Assigned task –
Copy, exactly and without additions, every line in the records below from the one holding "wire pp5_7 = a[5] & b[7];" through the one holding "wire m5s, m5c;", both ends included.

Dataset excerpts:
--*--
What follows belongs to an exercise in optimizing a design on an open flow for small area; a production flow would make more cautious choices.
RTL that was checked went through simulation tests only; none was proved equivalent to the original.
The clock port is modelled as an ideal driver, which makes a skipped or thinned clock tree look cheaper than it is; a real chip needs a root buffer or a tree.
Power figures rest on the tool's default switching activity, not on a simulated workload.

== job 1155 ==
## kitchenTimer
module kitchenTimer (
	input		M_INPUT,
	input		S_INPUT,
	input		START,
	input		STOP,
	input		UP_DOWN,
	input		CLK,
	input		RES,
	output		DIG_1,
	output		DIG_2,
	output		DIG_3,
	output		DIG_4,
	output	[6:0]	LIGHT_SEG,
	output		DP,
	output		ARM
);
export LEC_CHECK = 0
export CAP_MARGIN = 20
export CORE_MARGIN = 2
export CORE_UTILIZATION = 70
export SLEW_MARGIN = 20
create_clock -name core_clock -period 10.0 [get_ports {CLK}]
standard.sh (not shown) runs the stock make flow with config.mk's settings and CLKGATE_MAP_FILE= SYNTH_SCRIPT=/design/flow/synth_recipe.tcl, a recipe that flattens the netlist after the stock synthesis.
==> flow/flow/run.sh <==
#!/bin/bash
# Standard synthesis, then an area-oriented re-mapping of its combinational
# logic (registers untouched), then the standard layout steps with smaller
# port buffers and clock tree settings.
set -euo pipefail
W=$(pwd)
RES=$W/orfs/results/sky130hd/kitchenTimer/base
bash standard.sh synth > $W/log_1_standard_synth.txt 2>&1
cp $RES/1_2_yosys.v $W/std_synth.v
yosys -c $W/flow/remap.tcl > $W/log_2_remap.txt 2>&1
cp $W/remapped.v $RES/1_2_yosys.v
bash standard.sh \
  "BUFFER_PORTS_ARGS=-buffer_cell sky130_fd_sc_hd__buf_1" \
  "CTS_ARGS=-sink_clustering_enable -repair_clock_nets -dont_use_dummy_load -buf_list {sky130_fd_sc_hd__clkbuf_4 sky130_fd_sc_hd__clkbuf_8}" \
  finish > $W/log_3_layout.txt 2>&1
==> flow/flow/remap.tcl <==
# Re-map the standard synthesis's combinational logic for area.  Flip-flops and
# tie cells are kept as they are (same instances, names and cell types).
yosys -import
set lib $::env(FLOW_HOME)/platforms/sky130hd/lib/sky130_fd_sc_hd__tt_025C_1v80.lib
set dont_use {sky130_fd_sc_hd__probe_p_8 sky130_fd_sc_hd__probec_p_8 sky130_fd_sc_hd__lpflow_bleeder_1 sky130_fd_sc_hd__lpflow_clkbufkapwr_1 sky130_fd_sc_hd__lpflow_clkbufkapwr_16 sky130_fd_sc_hd__lpflow_clkbufkapwr_2 sky130_fd_sc_hd__lpflow_clkbufkapwr_4 sky130_fd_sc_hd__lpflow_clkbufkapwr_8 sky130_fd_sc_hd__lpflow_clkinvkapwr_1 sky130_fd_sc_hd__lpflow_clkinvkapwr_16 sky130_fd_sc_hd__lpflow_clkinvkapwr_2 sky130_fd_sc_hd__lpflow_clkinvkapwr_4 sky130_fd_sc_hd__lpflow_clkinvkapwr_8 sky130_fd_sc_hd__lpflow_decapkapwr_12 sky130_fd_sc_hd__lpflow_decapkapwr_3 sky130_fd_sc_hd__lpflow_decapkapwr_4 sky130_fd_sc_hd__lpflow_decapkapwr_6 sky130_fd_sc_hd__lpflow_decapkapwr_8 sky130_fd_sc_hd__lpflow_inputiso0n_1 sky130_fd_sc_hd__lpflow_inputiso0p_1 sky130_fd_sc_hd__lpflow_inputiso1n_1 sky130_fd_sc_hd__lpflow_inputiso1p_1 sky130_fd_sc_hd__lpflow_inputisolatch_1 sky130_fd_sc_hd__lpflow_isobufsrc_1 sky130_fd_sc_hd__lpflow_isobufsrc_16 sky130_fd_sc_hd__lpflow_isobufsrc_2 sky130_fd_sc_hd__lpflow_isobufsrc_4 sky130_fd_sc_hd__lpflow_isobufsrc_8 sky130_fd_sc_hd__lpflow_isobufsrckapwr_16 sky130_fd_sc_hd__lpflow_lsbuf_lh_hl_isowell_tap_1 sky130_fd_sc_hd__lpflow_lsbuf_lh_hl_isowell_tap_2 sky130_fd_sc_hd__lpflow_lsbuf_lh_hl_isowell_tap_4 sky130_fd_sc_hd__lpflow_lsbuf_lh_isowell_4 sky130_fd_sc_hd__lpflow_lsbuf_lh_isowell_tap_1 sky130_fd_sc_hd__lpflow_lsbuf_lh_isowell_tap_2 sky130_fd_sc_hd__lpflow_lsbuf_lh_isowell_tap_4}
set du_args {}
foreach c $dont_use { lappend du_args -dont_use $c }
read_liberty -ignore_miss_func $lib
read_verilog std_synth.v
hierarchy -top $::env(FLOW_TOP)
blackbox sky130_fd_sc_hd__df* sky130_fd_sc_hd__conb_1
flatten
yosys rename -hide w:*.*
opt_clean -purge
opt_clean
abc -liberty $lib {*}$du_args -script flow/area.abc
opt_clean -purge
splitnets
opt_clean -purge
select $::env(FLOW_TOP)
write_verilog -noattr -nohex -nodec -selected remapped.v
Other scripts of this flow, unchanged in this note and not shown: flow/flow/area.abc
Job 1155 did not finish; the tool stopped in netlist read-in after synthesis (1_synth) with error STA-0171.
Background: an optimization exercise with open tools, aiming at small area and a short achievable clock period. Do not read the settings as production practice.
Only simulation tests tie the RTL to the original design; equivalence was not proved.
Power and IR drop assume default switching activity.

[flow/config.mk]
export PLATFORM = sky130hd
export DESIGN_NAME = systolic_array
export DESIGN_NICKNAME = systolic_array
export VERILOG_FILES = /design/flow/design.v
export SDC_FILE = /design/flow/constraint.sdc
export NUM_CORES = 4
export LEC_CHECK = 0
export CAP_MARGIN = 20
export CORE_MARGIN = 2
export CORE_UTILIZATION = 55
export SETUP_SLACK_MARGIN = 2.5
export SLEW_MARGIN = 20
export SYNTH_HIERARCHICAL = 1
export SYNTH_MINIMUM_KEEP_SIZE = 0
[flow/constraint.sdc]
create_clock -name core_clock -period 7.0 [get_ports {clk}]
set_input_delay 1.4000 -clock core_clock [delete_from_list [all_inputs] [get_ports {clk}]]
set_output_delay 1.4000 -clock core_clock [all_outputs]
set_load 0.01 [all_outputs]
[flow/standard.sh]
#!/bin/bash
# synth_recipe.tcl (not shown) runs the flow's synth.tcl, then flattens the netlist and writes it again
# the make line also repeats each setting of config.mk as NAME=value (left out here)
make -C /OpenROAD-flow-scripts/flow DESIGN_CONFIG=/design/flow/config.mk WORK_HOME=/design/flow/orfs CLKGATE_MAP_FILE= SYNTH_SCRIPT=/design/flow/synth_recipe.tcl "${@:-finish}"
[flow/flow/run.sh]
#!/bin/bash
set -euo pipefail
export BUFFER_PORTS_ARGS="-inputs -outputs -buffer_cell sky130_fd_sc_hd__buf_1"
bash standard.sh > make.log 2>&1
[flow/design.v]
`timescale 1ns/100ps
`timescale 1ns/100ps
`timescale 1ns/100ps
module fadd (input a, input b, input c, output s, output co);
  assign s  = a ^ b ^ c;
  assign co = (a & b) | (a & c) | (b & c);
endmodule
module hadd_n (input a, input b, output s, output co);
  xnor_g xs (.a(a), .b(b), .y(s));
  or_g   xc (.a(a), .b(b), .y(co));
endmodule
module xnor_g (input a, input b, output y);
  assign y = ~(a ^ b);
endmodule
module or_g (input a, input b, output y);
  assign y = a | b;
endmodule
module hadd (input a, input b, output s, output co);
  assign s  = a ^ b;
  assign co = a & b;
endmodule
module mac_tree (input [7:0] a, input [7:0] b, input [23:0] acc, output [23:0] y);
  wire pp0_0 = a[0] & b[0];
  wire pp0_1 = a[0] & b[1];
  wire pp0_2 = a[0] & b[2];
  wire pp0_3 = a[0] & b[3];
  wire pp0_4 = a[0] & b[4];
  wire pp0_5 = a[0] & b[5];
  wire pp0_6 = a[0] & b[6];
  wire pp0_7 = a[0] & b[7];
  wire pp1_0 = a[1] & b[0];
  wire pp1_1 = a[1] & b[1];
  wire pp1_2 = a[1] & b[2];
  wire pp1_3 = a[1] & b[3];
  wire pp1_4 = a[1] & b[4];
  wire pp1_5 = a[1] & b[5];
  wire pp1_6 = a[1] & b[6];
  wire pp1_7 = a[1] & b[7];
  wire pp2_0 = a[2] & b[0];
  wire pp2_1 = a[2] & b[1];
  wire pp2_2 = a[2] & b[2];
  wire pp2_3 = a[2] & b[3];
  wire pp2_4 = a[2] & b[4];
  wire pp2_5 = a[2] & b[5];
  wire pp2_6 = a[2] & b[6];
  wire pp2_7 = a[2] & b[7];
  wire pp3_0 = a[3] & b[0];
  wire pp3_1 = a[3] & b[1];
  wire pp3_2 = a[3] & b[2];
  wire pp3_3 = a[3] & b[3];
  wire pp3_4 = a[3] & b[4];
  wire pp3_5 = a[3] & b[5];
  wire pp3_6 = a[3] & b[6];
  wire pp3_7 = a[3] & b[7];
  wire pp4_0 = a[4] & b[0];
  wire pp4_1 = a[4] & b[1];
  wire pp4_2 = a[4] & b[2];
  wire pp4_3 = a[4] & b[3];
  wire pp4_4 = a[4] & b[4];
  wire pp4_5 = a[4] & b[5];
  wire pp4_6 = a[4] & b[6];
  wire pp4_7 = a[4] & b[7];
  wire pp5_0 = a[5] & b[0];
  wire pp5_1 = a[5] & b[1];
  wire pp5_2 = a[5] & b[2];
  wire pp5_3 = a[5] & b[3];
  wire pp5_4 = a[5] & b[4];
  wire pp5_5 = a[5] & b[5];
  wire pp5_6 = a[5] & b[6];
  wire pp5_7 = a[5] & b[7];
  wire pp6_0 = a[6] & b[0];
  wire pp6_1 = a[6] & b[1];
  wire pp6_2 = a[6] & b[2];
  wire pp6_3 = a[6] & b[3];
  wire pp6_4 = a[6] & b[4];
  wire pp6_5 = a[6] & b[5];
  wire pp6_6 = a[6] & b[6];
  wire pp6_7 = a[6] & b[7];
  wire pp7_0 = a[7] & b[0];
  wire pp7_1 = a[7] & b[1];
  wire pp7_2 = a[7] & b[2];
  wire pp7_3 = a[7] & b[3];
  wire pp7_4 = a[7] & b[4];
  wire pp7_5 = a[7] & b[5];
  wire pp7_6 = a[7] & b[6];
  wire pp7_7 = a[7] & b[7];
  wire m0s, m0c;
  hadd m0 (.a(pp0_5), .b(pp1_4), .s(m0s), .co(m0c));
  wire m1s, m1c;
  fadd m1 (.a(pp0_6), .b(pp1_5), .c(pp2_4), .s(m1s), .co(m1c));
  wire m2s, m2c;
  hadd m2 (.a(pp3_3), .b(pp4_2), .s(m2s), .co(m2c));
  wire m3s, m3c;
  fadd m3 (.a(pp0_7), .b(pp1_6), .c(pp2_5), .s(m3s), .co(m3c));
  wire m4s, m4c;
  fadd m4 (.a(pp3_4), .b(pp4_3), .c(pp5_2), .s(m4s), .co(m4c));
  wire m5s, m5c;
  hadd m5 (.a(pp6_1), .b(pp7_0), .s(m5s), .co(m5c));
  wire m6s, m6c;
  fadd m6 (.a(pp1_7), .b(pp2_6), .c(pp3_5), .s(m6s), .co(m6c));
  wire m7s, m7c;
  fadd m7 (.a(pp4_4), .b(pp5_3), .c(pp6_2), .s(m7s), .co(m7c));
  wire m8s, m8c;
  hadd m8 (.a(pp7_1), .b(acc[8]), .s(m8s), .co(m8c));
  wire m9s, m9c;
  fadd m9 (.a(pp2_7), .b(pp3_6), .c(pp4_5), .s(m9s), .co(m9c));
  wire m10s, m10c;
  fadd m10 (.a(pp5_4), .b(pp6_3), .c(pp7_2), .s(m10s), .co(m10c));
  wire m11s, m11c;
  fadd m11 (.a(pp3_7), .b(pp4_6), .c(pp5_5), .s(m11s), .co(m11c));
  wire m12s, m12c;
  hadd m12 (.a(pp0_3), .b(pp1_2), .s(m12s), .co(m12c));
  wire m13s, m13c;
  fadd m13 (.a(pp0_4), .b(pp1_3), .c(pp2_2), .s(m13s), .co(m13c));
  wire m14s, m14c;
  hadd m14 (.a(pp3_1), .b(pp4_0), .s(m14s), .co(m14c));
  wire m15s, m15c;
  fadd m15 (.a(m0s), .b(pp2_3), .c(pp3_2), .s(m15s), .co(m15c));
  wire m16s, m16c;
  fadd m16 (.a(pp4_1), .b(pp5_0), .c(acc[5]), .s(m16s), .co(m16c));
  wire m17s, m17c;
  fadd m17 (.a(m0c), .b(m1s), .c(m2s), .s(m17s), .co(m17c));
  wire m18s, m18c;
  fadd m18 (.a(pp5_1), .b(pp6_0), .c(acc[6]), .s(m18s), .co(m18c));
  wire m19s, m19c;
  fadd m19 (.a(m1c), .b(m2c), .c(m3s), .s(m19s), .co(m19c));
  wire m20s, m20c;
  fadd m20 (.a(m4s), .b(m5s), .c(acc[7]), .s(m20s), .co(m20c));
  wire m21s, m21c;
  fadd m21 (.a(m3c), .b(m4c), .c(m5c), .s(m21s), .co(m21c));
  wire m22s, m22c;
  fadd m22 (.a(m6s), .b(m7s), .c(m8s), .s(m22s), .co(m22c));
  wire m23s, m23c;
  fadd m23 (.a(m6c), .b(m7c), .c(m8c), .s(m23s), .co(m23c));
  wire m24s, m24c;
  fadd m24 (.a(m9s), .b(m10s), .c(acc[9]), .s(m24s), .co(m24c));
  wire m25s, m25c;
  fadd m25 (.a(m9c), .b(m10c), .c(m11s), .s(m25s), .co(m25c));
  wire m26s, m26c;
  fadd m26 (.a(pp6_4), .b(pp7_3), .c(acc[10]), .s(m26s), .co(m26c));
  wire m27s, m27c;
  fadd m27 (.a(m11c), .b(pp4_7), .c(pp5_6), .s(m27s), .co(m27c));
  wire m28s, m28c;
  fadd m28 (.a(pp6_5), .b(pp7_4), .c(acc[11]), .s(m28s), .co(m28c));
  wire m29s, m29c;
  fadd m29 (.a(pp5_7), .b(pp6_6), .c(pp7_5), .s(m29s), .co(m29c));
  wire m30s, m30c;
  hadd m30 (.a(pp0_2), .b(pp1_1), .s(m30s), .co(m30c));
  wire m31s, m31c;
  fadd m31 (.a(m12s), .b(pp2_1), .c(pp3_0), .s(m31s), .co(m31c));
  wire m32s, m32c;
  fadd m32 (.a(m12c), .b(m13s), .c(m14s), .s(m32s), .co(m32c));
  wire m33s, m33c;
  fadd m33 (.a(m13c), .b(m14c), .c(m15s), .s(m33s), .co(m33c));
  wire m34s, m34c;
  fadd m34 (.a(m15c), .b(m16c), .c(m17s), .s(m34s), .co(m34c));
  wire m35s, m35c;
  fadd m35 (.a(m17c), .b(m18c), .c(m19s), .s(m35s), .co(m35c));
  wire m36s, m36c;
  fadd m36 (.a(m19c), .b(m20c), .c(m21s), .s(m36s), .co(m36c));
  wire m37s, m37c;
  fadd m37 (.a(m21c), .b(m22c), .c(m23s), .s(m37s), .co(m37c));
  wire m38s, m38c;
  fadd m38 (.a(m23c), .b(m24c), .c(m25s), .s(m38s), .co(m38c));
  wire m39s, m39c;
  fadd m39 (.a(m25c), .b(m26c), .c(m27s), .s(m39s), .co(m39c));
  wire m40s, m40c;
  fadd m40 (.a(m27c), .b(m28c), .c(m29s), .s(m40s), .co(m40c));
  wire m41s, m41c;
  fadd m41 (.a(m29c), .b(pp6_7), .c(pp7_6), .s(m41s), .co(m41c));
  wire m42s, m42c;
  hadd m42 (.a(pp0_1), .b(pp1_0), .s(m42s), .co(m42c));
  wire m43s, m43c;
  fadd m43 (.a(m30s), .b(pp2_0), .c(acc[2]), .s(m43s), .co(m43c));
  wire m44s, m44c;
  fadd m44 (.a(m30c), .b(m31s), .c(acc[3]), .s(m44s), .co(m44c));
  wire m45s, m45c;
  fadd m45 (.a(m31c), .b(m32s), .c(acc[4]), .s(m45s), .co(m45c));
  wire m46s, m46c;
  fadd m46 (.a(m32c), .b(m33s), .c(m16s), .s(m46s), .co(m46c));
  wire m47s, m47c;
  fadd m47 (.a(m33c), .b(m34s), .c(m18s), .s(m47s), .co(m47c));
  wire m48s, m48c;
  fadd m48 (.a(m34c), .b(m35s), .c(m20s), .s(m48s), .co(m48c));
  wire m49s, m49c;
  fadd m49 (.a(m35c), .b(m36s), .c(m22s), .s(m49s), .co(m49c));
  wire m50s, m50c;
  fadd m50 (.a(m36c), .b(m37s), .c(m24s), .s(m50s), .co(m50c));
  wire m51s, m51c;
  fadd m51 (.a(m37c), .b(m38s), .c(m26s), .s(m51s), .co(m51c));
  wire m52s, m52c;
  fadd m52 (.a(m38c), .b(m39s), .c(m28s), .s(m52s), .co(m52c));
  wire m53s, m53c;
  fadd m53 (.a(m39c), .b(m40s), .c(acc[12]), .s(m53s), .co(m53c));
  wire m54s, m54c;
  fadd m54 (.a(m40c), .b(m41s), .c(acc[13]), .s(m54s), .co(m54c));
  wire m55s, m55c;
  fadd m55 (.a(m41c), .b(pp7_7), .c(acc[14]), .s(m55s), .co(m55c));
  cpa_mac cpa (.x({acc[23], acc[22], acc[21], acc[20], acc[19], acc[18], acc[17], acc[16], m55c, m54c, m53c, m52c, m51c, m50c, m49c, m48c, m47c, m46c, m45c, m44c, m43c, m42c, m42s, pp0_0}), .z({acc[15], m55s, m54s, m53s, m52s, m51s, m50s, m49s, m48s, m47s, m46s, m45s, m44s, m43s, acc[1], acc[0]}), .y(y));
endmodule
module cpa_mac (input [23:0] x, input [15:0] z, output [23:0] y);
  wire g0 = x[0] & z[0];
  wire p0 = x[0] ^ z[0];
  wire g1 = x[1] & z[1];
  wire p1 = x[1] ^ z[1];
  wire g2 = x[2] & z[2];
  wire p2 = x[2] ^ z[2];
  wire g3 = x[3] & z[3];
  wire p3 = x[3] ^ z[3];
  wire g4 = x[4] & z[4];
  wire p4 = x[4] ^ z[4];
  wire g5 = x[5] & z[5];
  wire p5 = x[5] ^ z[5];
  wire g6 = x[6] & z[6];
  wire p6 = x[6] ^ z[6];
  wire g7 = x[7] & z[7];
  wire p7 = x[7] ^ z[7];
  wire g8 = x[8] & z[8];
  wire p8 = x[8] ^ z[8];
  wire g9 = x[9] & z[9];
  wire p9 = x[9] ^ z[9];
  wire g10 = x[10] & z[10];
  wire p10 = x[10] ^ z[10];
  wire g11 = x[11] & z[11];
  wire p11 = x[11] ^ z[11];
  wire g12 = x[12] & z[12];
  wire p12 = x[12] ^ z[12];
  wire g13 = x[13] & z[13];
  wire p13 = x[13] ^ z[13];
  wire g14 = x[14] & z[14];
  wire p14 = x[14] ^ z[14];
  wire g15 = x[15] & z[15];
  wire p15 = x[15] ^ z[15];
  wire G0 = g1 | (p1 & g0);
  wire G1 = g3 | (p3 & g2);
  wire P1 = p3 & p2;
  wire G2 = g5 | (p5 & g4);
  wire P2 = p5 & p4;
  wire G3 = g7 | (p7 & g6);
  wire P3 = p7 & p6;
  wire G4 = g9 | (p9 & g8);
  wire P4 = p9 & p8;
  wire G5 = g11 | (p11 & g10);
  wire P5 = p11 & p10;
  wire G6 = g13 | (p13 & g12);
  wire P6 = p13 & p12;
  wire G7 = g15 | (p15 & g14);
  wire P7 = p15 & p14;
  wire G8 = G1 | (P1 & G0);
  wire G9 = G3 | (P3 & G2);
  wire P9 = P3 & P2;
  wire G10 = G5 | (P5 & G4);
  wire P10 = P5 & P4;
  wire G11 = G7 | (P7 & G6);
  wire P11 = P7 & P6;
  wire G12 = G9 | (P9 & G8);
  wire G13 = G11 | (P11 & G10);
  wire P13 = P11 & P10;
  wire G14 = G13 | (P13 & G12);
  wire G15 = G10 | (P10 & G12);
  wire G16 = G2 | (P2 & G8);
  wire G17 = G4 | (P4 & G12);
  wire G18 = G6 | (P6 & G15);
  wire G19 = g2 | (p2 & G0);
  wire G20 = g4 | (p4 & G8);
  wire G21 = g6 | (p6 & G16);
  wire G22 = g8 | (p8 & G12);
  wire G23 = g10 | (p10 & G17);
  wire G24 = g12 | (p12 & G15);
  wire G25 = g14 | (p14 & G18);
  assign y[0] = p0;
  assign y[1] = p1 ^ g0;
  assign y[2] = p2 ^ G0;
  assign y[3] = p3 ^ G19;
  assign y[4] = p4 ^ G8;
  assign y[5] = p5 ^ G20;
  assign y[6] = p6 ^ G16;
  assign y[7] = p7 ^ G21;
  assign y[8] = p8 ^ G12;
  assign y[9] = p9 ^ G22;
  assign y[10] = p10 ^ G17;
  assign y[11] = p11 ^ G23;
  assign y[12] = p12 ^ G15;
  assign y[13] = p13 ^ G24;
  assign y[14] = p14 ^ G18;
  assign y[15] = p15 ^ G25;
  wire [7:0] xh = {x[23], x[22], x[21], x[20], x[19], x[18], x[17], x[16]};
  wire [7:0] xh1 = xh + 1'b1;
  assign y[23:16] = G14 ? xh1 : xh;
endmodule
--*--
Exercise output –
  wire pp5_7 = a[5] & b[7];
  wire pp6_0 = a[6] & b[0];
  wire pp6_1 = a[6] & b[1];
  wire pp6_2 = a[6] & b[2];
  wire pp6_3 = a[6] & b[3];
  wire pp6_4 = a[6] & b[4];
  wire pp6_5 = a[6] & b[5];
  wire pp6_6 = a[6] & b[6];
  wire pp6_7 = a[6] & b[7];
  wire pp7_0 = a[7] & b[0];
  wire pp7_1 = a[7] & b[1];
  wire pp7_2 = a[7] & b[2];
  wire pp7_3 = a[7] & b[3];
  wire pp7_4 = a[7] & b[4];
  wire pp7_5 = a[7] & b[5];
  wire pp7_6 = a[7] & b[6];
  wire pp7_7 = a[7] & b[7];
  wire m0s, m0c;
  hadd m0 (.a(pp0_5), .b(pp1_4), .s(m0s), .co(m0c));
  wire m1s, m1c;
  fadd m1 (.a(pp0_6), .b(pp1_5), .c(pp2_4), .s(m1s), .co(m1c));
  wire m2s, m2c;
  hadd m2 (.a(pp3_3), .b(pp4_2), .s(m2s), .co(m2c));
  wire m3s, m3c;
  fadd m3 (.a(pp0_7), .b(pp1_6), .c(pp2_5), .s(m3s), .co(m3c));
  wire m4s, m4c;
  fadd m4 (.a(pp3_4), .b(pp4_3), .c(pp5_2), .s(m4s), .co(m4c));
  wire m5s, m5c;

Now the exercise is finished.